To solve this, let's use the `enumerate` function to turn every entry into a pair of values: The row of the movie, and the similarity score.

In [None]:
# Convert that row to a list of (movie_row, similarity_score) pairs:
sim_scores = list(enumerate(row))

print(sim_scores)

Now we can sort these pairs by their second value (the similarity score). Right now the following code sorts from lowest similarity to highest. Can you reverse the sort?

In [None]:
# Sort the (movie_row, similarity_score) pairs by similarity score:
sim_scores = sorted(sim_scores, key=lambda x: x[1], reverse=False)

print(sim_scores)

Once you have the high similarity scores first, we can grab just the top 10 highest scorers:

In [None]:
# Get the top 10 (movie_row, similarity_score) pairs:
closest_matches = sim_scores[:10]

print(closest_matches)

Now that we have our top 10, we don't need the similarity scores any more. We just care about the first number in each pair, which is the row number of the movie.

The following code is *supposed* to grab just the first entry from each pair. But instead, it grabs the second entry (the similarity score).

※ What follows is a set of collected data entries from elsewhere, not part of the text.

File: src/rtl/frame_buffer_reader.sv
// Frame-buffer scan-out: maps screen counts to upscaled buffer addresses, expands RGB565
// read data to RGB888 and double-buffers with a frame-synchronous bank swap.
module frame_buffer_reader #(
   parameter int FB_WIDTH     = 320,
   parameter int FB_HEIGHT    = 180,
   parameter int SCALE_LOG2   = 2,
   parameter int BRAM_LATENCY = 2,
   parameter int ADDR_W       = 17
) (
   input  logic              pixel_clk,
   input  logic              rst,
   input  logic [10:0]       h_count_in,
   input  logic [9:0]        v_count_in,
   input  logic              h_sync_in,
   input  logic              v_sync_in,
   input  logic              active_draw_in,
   input  logic              new_frame_in,
   input  logic              swap_req,
   output logic [ADDR_W-1:0] rd_addr,
   output logic              rd_en,
   input  logic [15:0]       rd_data,
   output logic [7:0]        red,
   output logic [7:0]        green,
   output logic [7:0]        blue,
   output logic              h_sync_out,
   output logic              v_sync_out,
   output logic              active_draw_out,
   output logic              display_bank,
   output logic              swap_ack
);

   localparam int LAT = BRAM_LATENCY + 2;
   localparam logic [ADDR_W-1:0] BANK_SIZE = ADDR_W'(FB_WIDTH * FB_HEIGHT);
   localparam logic [ADDR_W-1:0] ROW_PITCH = ADDR_W'(FB_WIDTH);

   typedef enum logic {IDLE = 1'b0, PENDING = 1'b1} swap_state_t;

   function automatic logic [7:0] expand5(input logic [4:0] c);
      return {c, c[4:2]};
   endfunction

   function automatic logic [7:0] expand6(input logic [5:0] c);
      return {c, c[5:4]};
   endfunction

   swap_state_t       state_q, state_d;
   logic              bank_q, bank_d;
   logic              ack_q, ack_d;
   logic [ADDR_W-1:0] addr_q, addr_d;
   logic              en_q;
   logic [2:0]        dly_q [LAT];
   logic [23:0]       rgb_q, rgb_d;

   // Stage 1: buffer address; the bank register still holds its pre-toggle value here.
   always_comb begin
      addr_d = addr_q;
      if (active_draw_in) begin
         addr_d = (bank_q ? BANK_SIZE : '0)
                + ADDR_W'(v_count_in >> SCALE_LOG2) * ROW_PITCH
                + ADDR_W'(h_count_in >> SCALE_LOG2);
      end
   end

   // Output stage: colour is captured as the matching timing sample enters the last delay slot.
   always_comb begin
      rgb_d = '0;
      if (dly_q[LAT-2][0]) begin
         rgb_d = {expand5(rd_data[15:11]), expand6(rd_data[10:5]), expand5(rd_data[4:0])};
      end
   end

   always_comb begin
      state_d = state_q;
      bank_d  = bank_q;
      ack_d   = 1'b0;
      case (state_q)
         IDLE: begin
            if (swap_req && new_frame_in) begin
               bank_d = ~bank_q;
               ack_d  = 1'b1;
            end else if (swap_req) begin
               state_d = PENDING;
            end
         end
         PENDING: begin
            if (new_frame_in) begin
               bank_d  = ~bank_q;
               ack_d   = 1'b1;
               state_d = IDLE;
            end
         end
         default: state_d = IDLE;
      endcase
   end

   always_ff @(posedge pixel_clk or posedge rst) begin
      if (rst) begin
         state_q <= IDLE;
         bank_q  <= 1'b0;
         ack_q   <= 1'b0;
         addr_q  <= '0;
         en_q    <= 1'b0;
         rgb_q   <= '0;
         for (int i = 0; i < LAT; i++) dly_q[i] <= '0;
      end else begin
         state_q  <= state_d;
         bank_q   <= bank_d;
         ack_q    <= ack_d;
         addr_q   <= addr_d;
         en_q     <= active_draw_in;
         rgb_q    <= rgb_d;
         dly_q[0] <= {h_sync_in, v_sync_in, active_draw_in};
         for (int i = 1; i < LAT; i++) dly_q[i] <= dly_q[i-1];
      end
   end

   assign rd_addr         = addr_q;
   assign rd_en           = en_q;
   assign red             = rgb_q[23:16];
   assign green           = rgb_q[15:8];
   assign blue            = rgb_q[7:0];
   assign h_sync_out      = dly_q[LAT-1][2];
   assign v_sync_out      = dly_q[LAT-1][1];
   assign active_draw_out = dly_q[LAT-1][0];
   assign display_bank    = bank_q;
   assign swap_ack        = ack_q;

endmodule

Can you fix it?

In [None]:
# Supposed to get just the movie_row out of each (movie_row, similarity_score) pair.
# But currently gets the similarity_score instead. (Can you fix it?)
movie_indices = [i[1] for i in closest_matches]

print(movie_indices)

You should see a list like `[0, 2408, 11336, ...]`.

Finally, we can use these row numbers to filter our original movie descriptions table and get a nice top 10 list:

In [None]:
# Filter the movie_descriptions table to only include the top 10 rows:
movie_descriptions.iloc[movie_indices]

Amazing! This top 10 list isn't perfect, but it's not terrible either. We got the first three toy story movies, in order, as being most similar to "Toy Story". Pretty good!

For convenience, I've taken all the steps from above and merged them into one code block so that you can try running the code with a different movie. Do the results seem any good? (What happens if you try to find movies similar to `"Minions"`?)

In [None]:
# Get the movie's index based on its title:
index = indices["Toy Story"]

# Use that index to get the similarities matrix row
# that gives a similarity score for this movie
# compared to each other movie:
row = similarity_matrix[index]

# Convert that row to a list of (movie_index, similarity_score) pairs:
sim_scores = list(enumerate(row))

# Sort the (movie_index, similarity_score) pairs by similarity score:
sim_scores = sorted(sim_scores, key=lambda x: x[1], reverse=True)

# Get the top 10 (movie_index, similarity_score) pairs:
sim_scores = sim_scores[:10]

# Get just the movie_index out of each pair:
movie_indices = [i[0] for i in sim_scores]

# Filter the movie_descriptions table to only include the top 10 rows:
movie_descriptions.iloc[movie_indices]

Hopefully with this knowledge, you are well-equiped to choose a movie.

Or, y'know, you could just follow your heart.